Alabaster group fighting for animal rights
Published 11:28 am Wednesday, September 29, 2010
By NEAL WAGNER / City Editor
A newly formed, Alabaster-based political action committee is looking to have a big impact on the laws governing stray animal treatment throughout the state, and is hoping to cut down on the number of animals admitted to shelters.
The Alabama Voters for Responsible Animal Legislation, which is the first PAC of its kind in the state, will work with Alabama legislators during the upcoming session to sponsor bills aimed at strengthening penalties for animal abuse and neglect, banning gas chambers at animal shelters and instituting minimum standards at shelters and humane societies.
“Our committee is really made up of Alabama residents of all walks of life,” said Alabaster resident Dr. Rhonda Parker, the group’s chairperson and membership coordinator. “We aren’t one of those kind of fringe, radical animal rights groups.
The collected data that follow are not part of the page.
--- src/rtl/uart_rx.sv ---
// 8N1 UART receiver, OVERSAMPLE rx_enb ticks per bit; UART_RX_MAJORITY_EN selects 3-tick majority sampling.
// Latency: rx_valid/frame_err pulse one clk after the stop-bit sample tick (mid stop bit).
// Backpressure: none; rx_data is simply overwritten by each good frame, no overrun detection.
module uart_rx #(
    parameter int OVERSAMPLE = 16
) (
    input  logic       clk,
    input  logic       rst,
    input  logic       rx_enb,
    input  logic       rx,
    output logic [7:0] rx_data,
    output logic       rx_valid,
    output logic       rx_busy,
    output logic       frame_err
);

    localparam int TW = $clog2(OVERSAMPLE);
    localparam logic [TW-1:0] TICK_HALF = TW'(OVERSAMPLE / 2 - 1);
    localparam logic [TW-1:0] TICK_LAST = TW'(OVERSAMPLE - 1);

    typedef enum logic [1:0] {
        IDLE  = 2'd0,
        START = 2'd1,
        DATA  = 2'd2,
        STOP  = 2'd3
    } state_t;

    state_t          state;
    logic            rx_s1;
    logic            rx_s2;
    logic            rx_d;
    logic [TW-1:0]   tick;
    logic [2:0]      bit_cnt;
    logic [7:0]      shreg;
    logic            sample;
    logic            fall_edge;

    // Two-flop synchronizer plus one delayed copy for falling-edge detection.
    always_ff @(posedge clk) begin
        if (rst) begin
            rx_s1 <= 1'b1;
            rx_s2 <= 1'b1;
            rx_d  <= 1'b1;
        end else begin
            rx_s1 <= rx;
            rx_s2 <= rx_s1;
            rx_d  <= rx_s2;
        end
    end

    assign fall_edge = rx_d & ~rx_s2;

`ifdef UART_RX_MAJORITY_EN
    // Line values at the two previous rx_enb ticks; the current tick is rx_s2 itself.
    logic [1:0] hist;

    always_ff @(posedge clk) begin
        if (rst) begin
            hist <= 2'b11;
        end else if (rx_enb) begin
            hist <= {hist[0], rx_s2};
        end
    end

    assign sample = (hist[1] & hist[0]) | (hist[1] & rx_s2) | (hist[0] & rx_s2);
`else
    assign sample = rx_s2;
`endif

    always_ff @(posedge clk) begin
        if (rst) begin
            state     <= IDLE;
            tick      <= '0;
            bit_cnt   <= 3'd0;
            shreg     <= 8'h00;
            rx_data   <= 8'h00;
            rx_valid  <= 1'b0;
            rx_busy   <= 1'b0;
            frame_err <= 1'b0;
        end else begin
            rx_valid  <= 1'b0;
            frame_err <= 1'b0;
            case (state)
                IDLE: begin
                    tick    <= '0;
                    bit_cnt <= 3'd0;
                    if (fall_edge) begin
                        state   <= START;
                        rx_busy <= 1'b1;
                    end
                end
                START: begin
                    if (rx_enb) begin
                        if (tick == TICK_HALF) begin
                            tick    <= '0;
                            bit_cnt <= 3'd0;
                            if (sample) begin
                                state   <= IDLE;
                                rx_busy <= 1'b0;
                            end else begin
                                state <= DATA;
                            end
                        end else begin
                            tick <= tick + 1'b1;
                        end
                    end
                end
                DATA: begin
                    if (rx_enb) begin
                        if (tick == TICK_LAST) begin
                            tick  <= '0;
                            shreg <= {sample, shreg[7:1]};
                            if (bit_cnt == 3'd7) begin
                                state <= STOP;
                            end else begin
                                bit_cnt <= bit_cnt + 3'd1;
                            end
                        end else begin
                            tick <= tick + 1'b1;
                        end
                    end
                end
                STOP: begin
                    if (rx_enb) begin
                        if (tick == TICK_LAST) begin
                            tick    <= '0;
                            bit_cnt <= 3'd0;
                            state   <= IDLE;
                            rx_busy <= 1'b0;
                            if (sample) begin
                                rx_data  <= shreg;
                                rx_valid <= 1'b1;
                            end else begin
                                frame_err <= 1'b1;
                            end
                        end else begin
                            tick <= tick + 1'b1;
                        end
                    end
                end
                default: begin
                    state   <= IDLE;
                    tick    <= '0;
                    bit_cnt <= 3'd0;
                    rx_busy <= 1'b0;
                end
            endcase
        end
    end

endmodule

--- config.mk ---
export PLATFORM = sky130hd
export DESIGN_NAME = uart_rx
export DESIGN_NICKNAME = d
export VERILOG_FILES = /design/src/rtl/uart_rx.sv
export SDC_FILE = /design/constraint.sdc
export NUM_CORES = 1
export LEC_CHECK = 0
export CORE_MARGIN = 2
export CORE_UTILIZATION = 34
export CTS_CLUSTER_SIZE = 12
export DETAILED_ROUTE_END_ITERATION = 7
export PLACE_DENSITY = 0.51
export SETUP_SLACK_MARGIN = 0.1
export SYNTH_ARGS = -nofsm -noshare
export SYNTH_HDL_FRONTEND = slang
export SYNTH_SLANG_ARGS = --single-unit
--- constraint.sdc ---
create_clock -name clk -period 2.1 [get_ports clk]
set_clock_uncertainty 0.05 [all_clocks]
set_input_delay 0.315 -clock clk [delete_from_list [all_inputs] [get_ports clk]]
set_output_delay 0.315 -clock clk [all_outputs]
set_load 0.005 [all_outputs]
==> impl_summary.md, run 1 <==
Outcome
The run finished with clean final reports.

Synth
When the netlist entered floorplanning its net count stood at about 170. Counting flops with a built-in enable in the synthesized netlist gives 0. After synthesis, the mean cell area works out to roughly 9 um^2. The register bit total from synthesis is 31.

Summed over all instances, the cell type with the most area after synthesis is sky130_fd_sc_hd__dfxtp_1. The summed instance area of the synthesized netlist is around 1400 um^2. The synthesized netlist cell count is between 150 and 200. The number of different library cells used by synthesis comes to 38. In the synthesized netlist, the cells that appear most often are 31 x sky130_fd_sc_hd__dfxtp_1, 21 x sky130_fd_sc_hd__a21oi_1, 14 x sky130_fd_sc_hd__nand3_1. The fraction of synthesis flops using an asynchronous set or reset pin is 0%. After synthesis, the cell types taking the most area are sky130_fd_sc_hd__dfxtp_1 44%, sky130_fd_sc_hd__a21oi_1 7.4%, sky130_fd_sc_hd__nand3_1 5.0%, sky130_fd_sc_hd__nand4_1 4.9%, sky130_fd_sc_hd__o31ai_1 4.2%. The most frequently used flop master after synthesis is sky130_fd_sc_hd__dfxtp_1. The top cell type by area accounts for between 40 and 50% of the synthesized area. The most frequent cell after synthesis is sky130_fd_sc_hd__dfxtp_1. The sequential area share after synthesis is about 44%. For this run, the number of Yosys warnings is 0.

CTS
TritonCTS built the clock tree. The clock reaches the later pin of the worst-skew pair after a little under 0.3 ns. In this run the clock root is driven by a sky130_fd_sc_hd__clkbuf_8. The number of clock buffers added by TritonCTS is 5. The clock input transition at the sequential cells of the worst setup and hold paths is 0.07 ns. Gates resized during post-CTS repair numbered 0.

The total clock sinks is 31. Counting along the longest clock path gives a buffer depth of 2. The number of buffers added to fix hold violations after cts is 0.

The number of buffers added for setup after CTS is 0. The total number of H-tree levels is 2.

Floorplan
The effective utilization at floorplan is between 30% and 40%. The die area is between 4000 and 5000 um^2. The die extent in x is between 60 and 70 um.

The number of top-level design ports is 15. The number of standard-cell rows in the floorplan is 23. The area of the core is 4000 um^2.

The height of the chip is a little under 70 um.

Placed design
The congestion estimate from routability-driven global placement came to slightly below 0.8. Once placement finished, the instance area stood at 1570 um^2. Detailed placement finished with a half-perimeter wire length of roughly 2100 um.

The quantity of I/O buffers inserted on ports is 14.

Drt
The first TritonRoute pass finished after 4 iterations. The final wirelength is between 3000 and 4000 um. In this run, the number of DRC markers left after iteration 0 of detailed routing was 82. The final routed DRC violation total is 0. The routed layout has 1191 vias. The routed via count divided by cell count is roughly 5.4. After detailed routing, the average wire length per cell comes to roughly 14 um. The count of antenna-violating nets left after detailed routing is 0.

Worst hold path
The min-delay analysis places its worst path in the category reg -> reg.

Cells and area
The antenna diode count is 0. Once layout is done, the placed cells without fillers occupy 1690 um^2. The synthesis-to-layout area growth is 19.2%. At the end of the flow, the number of nets in the layout was around 180. Of the cells placed in the final design, the portion with a size suffix greater than 1 is 11.2%. Cells fill between 40% and 50% of the core in the end.

Critical path
The number of cells on the worst reg-to-reg path is 5. The terminus of the critical flop-to-flop path is bit_cnt[1]$_SDFFE_PP0P_. The critical path startpoint category is a flip-flop.

STA puts the critical path data arrival time at roughly 1.9 ns. The master of the slowest instance on the critical path is sky130_fd_sc_hd__or3b_1. The critical path capture point type is a flip-flop. In this run the worst setup path begins at bit_cnt[0]$_SDFFE_PP0P_.

The critical path data required time is 2.27 ns. The startpoint identified for the worst register-to-register timing path is bit_cnt[0]$_SDFFE_PP0P_. In this design, the stage delay of the slowest critical-path cell is between 0.3 and 0.4 ns. The signal on the critical path passes through ha_1 > ha_1 > or3b_1 > a31oi_2 > mux2i_1.

The most frequent cell on the critical path is sky130_fd_sc_hd__ha_1. The critical path class is reg -> reg. The setup slack on the worst flop-to-flop path is roughly 0.35 ns. In this run the worst path has a maximum fanout of 3. The last element of the critical path is bit_cnt[1]$_SDFFE_PP0P_.

Timing
Subtracting the final worst setup slack from the clock period gives between 1.5 and 2 ns. For this run, the top clock speed supported by timing is between 500 and 600 MHz. The number of pins exceeding their max-slew limit in the final report is 0. Setup violations remaining at the end of the flow were counted as 0. In this run the tightest slew margin relative to its limit is around three fifths. The number of hold violations in the final report was 0. At the pin with the least slew margin, the transition time is around 0.60 ns. The setup TNS after final layout is 0 ns. Of the available clock period, the critical path in the final layout requires ~83%. Setup repair after global routing left no endpoint under its margin.

Flow run
The tool flagged a number of max-cap violations equal to 0.

GRT
After global routing the overflow that remains totals 0. Entering global routing, the biggest net connects 17 pins. The number of antenna violations at the first check in global routing is 0. The via count of the first global-routing pass is 1066. The global-route wire length before repair is approximately 5300 um. Global routing used ~15% of the available tracks across all layers.

Pwr
For this design the ratio of total power to cell area is 747 nW/um^2. The maximum ir drop on the vdd rail is roughly 0.30 mV. Summed over all cells, the static leakage comes to about 0.56 nW.
logic make-up after synthesis:
kind of cell | count (synthesis) | share of synthesized area, %
flops | 31 | 43.9
simple gates | 59 | 25.8
fa+ha+maj | 3 | 2.66
xor+xnor | 1 | 0.620
mux | 4 | 2.83
buf+inv | 16 | 5.84
compound gates | 44 | 18.4
critical path, delay by kind of cell (launching register included):
family,cells,cell delay (ns)
AO/OA/AOI/OAI,1,0.31
multiplexers,1,0.22
flip-flops,1,0.32
AND/OR/NAND/NOR,1,0.37
adder cells (fa/ha/maj),2,0.41
final cells by class:
class,count,area (um^2)
fillers,389,2310
well taps,50,62.6
repair buffers,18,170
inverters,1,3.75
clock buffers,6,82.6
clock inverters,2,35.0
flip-flops and latches,31,621
multi-input cells,111,711
stage by stage:
stage / setup WS, ns / hold WS (ns) / total power, mW / std cells
CTS: 0.333 / 0.373 / 1.27 / 219
finish: 0.347 / 0.375 / 1.26 / 219
floorplan: 0.501 / 0.339 / 0.637 / 158
detailed placement: 0.267 / 0.348 / 0.654 / 211
global route: 0.239 / 0.393 / 1.30 / 219
global placement: 0.284 / 0.345 / 0.652 / 211
per-layer routing:
| metal | share of wire [%] | vias up | track usage (%) |
|---|---|---|---|
| met1 | 51 | 545 | 21.9 |
| met4 | 2.1 | 0 | 7.50 |
| li1 | - | 612 | - |
| met5 | 0 | - | 0 |
| met3 | 4.3 | 7 | 4.93 |
| met2 | 43 | 27 | 20.3 |
layout by cell type, fill, tap and decap left out, types with 3 or more instances in the layout:
cell type                         instances
sky130_fd_sc_hd__clkdlybuf4s50_1         14
sky130_fd_sc_hd__nor3_1                   5
sky130_fd_sc_hd__or2_2                    4
sky130_fd_sc_hd__buf_4                    4
sky130_fd_sc_hd__nand4_1                 11
sky130_fd_sc_hd__nor2_1                   3
sky130_fd_sc_hd__mux2i_1                  4
sky130_fd_sc_hd__o21ai_0                  8
sky130_fd_sc_hd__o31ai_1                  8
sky130_fd_sc_hd__a21oi_1                 21
sky130_fd_sc_hd__or3b_1                   5
sky130_fd_sc_hd__ha_1                     3
sky130_fd_sc_hd__dfxtp_1                 31
sky130_fd_sc_hd__clkbuf_8                 6
sky130_fd_sc_hd__nand3_1                 14
sky130_fd_sc_hd__nand2_1                  3
registers in the layout, indices dropped and copies added, names as in the netlist, named ones only:
signal and cells:
rx_data 8, tick 4, shreg 8, rx_busy 1
rx_d 1, state 1, rx_s2 1, bit_cnt 3
rx_s1 1, frame_err 1, rx_valid 1
worst min-delay path by stage:
stage	startpoint	to	slack, ns	depth (start not counted)
finish	rx_s1$_SDFF_PP1_	rx_s2$_SDFF_PP1_	0.37	1
global route	rx_s1$_SDFF_PP1_	rx_s2$_SDFF_PP1_	0.39	1
floorplan	rx_s1$_SDFF_PP1_	rx_s2$_SDFF_PP1_	0.34	1
CTS	rx_s1$_SDFF_PP1_	rx_s2$_SDFF_PP1_	0.37	1
global placement	rx_s1$_SDFF_PP1_	rx_s2$_SDFF_PP1_	0.35	1
detailed placement	rx_s1$_SDFF_PP1_	rx_s2$_SDFF_PP1_	0.35	1
where the power goes:
group / switching [mW] / internal [mW] / total [mW] / leakage [nW]
Clock: 0.236 / 0.384 / 0.619 / 0.0612
Sequential: 0.00609 / 0.592 / 0.599 / 0.250
Combinational: 0.0242 / 0.0176 / 0.0418 / 0.246
Total: 0.266 / 0.994 / 1.26 / 0.558
Power figures use the tool's default switching activity.
==> run 2: changes to the inputs <==
--- a/config.mk
+++ b/config.mk
@@ -9,7 +9,7 @@
 export CORE_UTILIZATION = 34
 export CTS_CLUSTER_SIZE = 12
 export DETAILED_ROUTE_END_ITERATION = 7
-export PLACE_DENSITY = 0.51
+export PLACE_DENSITY = 0.52
 export SETUP_SLACK_MARGIN = 0.1
 export SYNTH_ARGS = -nofsm -noshare
 export SYNTH_HDL_FRONTEND = slang
==> constraint.sdc (replaced) <==
create_clock -name clk -period 1.4 [get_ports clk]
set_clock_uncertainty 0.05 [all_clocks]
set_input_delay 0.21 -clock clk [delete_from_list [all_inputs] [get_ports clk]]
set_output_delay 0.21 -clock clk [all_outputs]
set_load 0.005 [all_outputs]
==> run 2 against run 1 <==
- the flow now finishes with violations (negative setup slack)
- sequential cell count unchanged
- critical endpoint is now bit_cnt[2]$_SDFFE_PP0P_
- largest power group unchanged
- via count up 12%
- sequential power up 50%
- count of clock-buffer cells in the layout unchanged
- wire length up 29%
- worst hold slack worse by 0.0088 ns
- total power up 51%
- critical path type unchanged
- combinational power up 130%
==> impl_summary.md, run 2 (synthesized netlist as in run 1, its figures left out) <==
Pwr
The total power after layout is 1.90 mW (was 1.26 mW). The internal portion of total power is 1.51 mW (was 994 uW). The logic gate share of total power is 5.0% (was 3.3%).

The switching share of power is 20.9% (was 21.1%). The fraction of power consumed by sequential logic came to 47.2% (was 47.5%). The ratio of total power to cell area is 857 nW/um^2 (was 747 nW/um^2). The cell leakage power came to 0.807 nW (was 0.558 nW).

The part of the total power dissipated in the clock network is 47.8% (was 49.2%). The maximum ir drop on the vdd rail is 0.542 mV (was 0.303 mV). The switching power was 397 uW (was 266 uW).

GRT
The number of antenna violations at the first check in global routing is 0 (unchanged). The total routing resource utilization after global routing was 17.2% (was 15.3%). The global route total overflow is 0 (unchanged). The global-route wire length before repair came to 6020 um (was 5260 um).

The largest net degree at the start of global routing is 13 (was 17). The via count of the first global-routing pass is 1278 (was 1066).

Critical path
The startpoint of the lowest-slack register-to-register path was bit_cnt[0]$_SDFFE_PP0P_ (unchanged). The critical path data required time is 1.56 ns (was 2.27 ns). The maximum fanout along the worst path came to 3 (unchanged). The worst path arrival time was 1.71 ns (was 1.92 ns). The critical path class is reg -> reg (unchanged). The critical path startpoint category is a flip-flop (unchanged). The critical path capture point type was a flip-flop (unchanged). The first element of the critical path is bit_cnt[0]$_SDFFE_PP0P_ (unchanged).

Floorplan
The height of the chip is 68.5 um (unchanged). The area of the core is 4000 um^2 (unchanged). The die extent in x came to 68.5 um (unchanged). The effective utilization at floorplan came to 35.3% (unchanged). The number of standard-cell rows in the floorplan is 23 (unchanged).

The die area is 4690 um^2 (unchanged). The number of top-level design ports was 15 (unchanged).

Worst hold path
The worst min-delay path class is reg -> reg (unchanged). The hold path startpoint is rx_s1$_SDFF_PP1_ (unchanged).

Timing
The relative max-transition margin is 75.0% (was 60.0%). The number of failing setup endpoints in the final timing report is 3 (was 0). The part of the cycle the worst path needs came to 111% (was 83.5%). The clock period minus final worst setup slack is 1.55 ns (was 1.75 ns). The maximum clock rate is 644 MHz (was 571 MHz). The number of pins exceeding their max-slew limit in the final report came to 0 (unchanged). The slew of the pin with the lowest slew margin is 0.375 ns (was 0.599 ns). The number of hold violations in the final report is 0 (unchanged). The setup TNS after final layout is -0.386 ns (was 0 ns). The smallest setup slack after layout is -0.152 ns (was 0.347 ns). RSZ-0062 raised after global routing: true (was false).

Drt
The number of violations reported at the end of detailed-routing iteration 0 is 75 (was 82). The total number of vias is 1338 (was 1191). The final wirelength is 3930 um (was 3040 um).

The detail-routed net length per standard cell is 16.0 um (was 13.9 um). The count of antenna-violating nets left after detailed routing is 0 (unchanged). The final routed DRC violation total is 0 (unchanged). The first-pass detailed-route iteration total is 4 (unchanged). The routed via count divided by cell count is 5.46 (was 5.44).

CTS
The total number of H-tree levels came to 2 (unchanged). The clock network latency to the later pin of the worst-skew pair came to 0.28 ns (was 0.29 ns). The total clock sinks is 31 (unchanged). The clock input transition at the sequential cells of the worst setup and hold paths is 0.06 ns (was 0.07 ns). The maximum number of buffers from clock root to sink is 2 (unchanged). The CTS tree is yes (unchanged). The CTS buffer count is 5 (unchanged). The clock root buffer is sky130_fd_sc_hd__clkbuf_8 (unchanged). The number of buffers added to fix hold violations after cts is 0 (unchanged).

Outcome
The final reports fail on negative setup slack. Status: finished with violations (was finished clean).

Cells and area
Registers with the highest flip-flop counts: rx_data: 8 flops, shreg: 8 flops, tick: 4 flops (unchanged). The final layout net count is 201 (was 175). The antenna diode count is 0 (unchanged). Commonest cells after routing, fill and taps aside: 22 x sky130_fd_sc_hd__dfxtp_1, 22 x sky130_fd_sc_hd__buf_4, 12 x sky130_fd_sc_hd__dlygate4sd2_1 (was 31 x sky130_fd_sc_hd__dfxtp_1, 21 x sky130_fd_sc_hd__a21oi_1, 14 x sky130_fd_sc_hd__nand3_1, 14 x sky130_fd_sc_hd__clkdlybuf4s50_1, 11 x sky130_fd_sc_hd__nand4_1). The count of fill cells added during filler insertion is 348 (was 389). The synthesis-to-layout area growth is 57.1% (was 19.2%). The fraction of final layout cells sized beyond drive strength 1 is 47.2% (was 11.2%).

The post-layout instance count excluding filler cells is 245 (was 219).

Placed design
The placed cell count is 232 (was 211). The placer's final routability congestion estimate is 0.867 (was 0.794). The quantity of I/O buffers inserted on ports is 14 (unchanged). The estimated wirelength of the detail-placed design was 2580 um (was 2090 um).

Flow run
The max-cap violation count came to 0 (unchanged).
run 2: worst paths after layout:
| check | to | slack, ns | depth (start not counted) |
|---|---|---|---|
| worst min-delay path | rx_s2$_SDFF_PP1_ | 0.37 | 1 |
| worst min register to register | rx_s2$_SDFF_PP1_ | 0.37 | 1 |
| worst max register to register | bit_cnt[2]$_SDFFE_PP0P_ | -0.15 | 5 |
| worst max-delay path | bit_cnt[2]$_SDFFE_PP0P_ | -0.15 | 5 |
“We just want to do things to strengthen laws about animal cruelty,” Parker added.
One of the committee’s first goals will be to outlaw carbon monoxide gas chambers as a means of euthanizing animals in shelters and humane societies. The PAC has been able to confirm five such gas chambers in the state, but there could be as many as 16, Parker said.
“When they euthanize animals in gas chambers, they load them in bulk into the chambers,” Parker said. “When the animals begin to suffocate, they begin to fight each other. Sometimes, the workers have to pry the animals apart when they remove them from the chamber.
“We want to move to have much more humane ways to euthanize animals,” Parker said.
Euthanizing an animal by lethal injection would render the animal unconscious before it died, and would be more cost-effective than using a gas chamber, Parker said.
“It is less expensive to euthanize animals by lethal injection, and it would be much more humane,” Parker said.
The group will also be pushing to create more low-cost spay and neuter clinics across the state, which will help cut down on the number of animals admitted to animal shelters and humane societies, Parker said.
“Let’s use some common sense. It’s more cost-effective to have a lower number of animals admitted to shelters,” Parker said. “Our idea is to get out in front of the problem and reduce the intake number of homeless animals to shelters.”
Shelters across the state took in about 160,000 stray animals in 2008, of which about 120,000 were euthanized, Parker said.
“The general thinking in Alabama, and in many states, is that when you drop an animal off at a humane society it will be adopted,” Parker said. “But we are dealing with an alarmingly high number of kill rates in Alabama.
“With the economy the way it is right now, shelters are seeing a huge rise in the number of surrenders,” Parker said. “In Alabama and here in Shelby County, we have a number of outstanding animal rescue groups. But that is nothing but a Band-Aid on the problem. For every animal you save, you are going to lose 1,000 more.”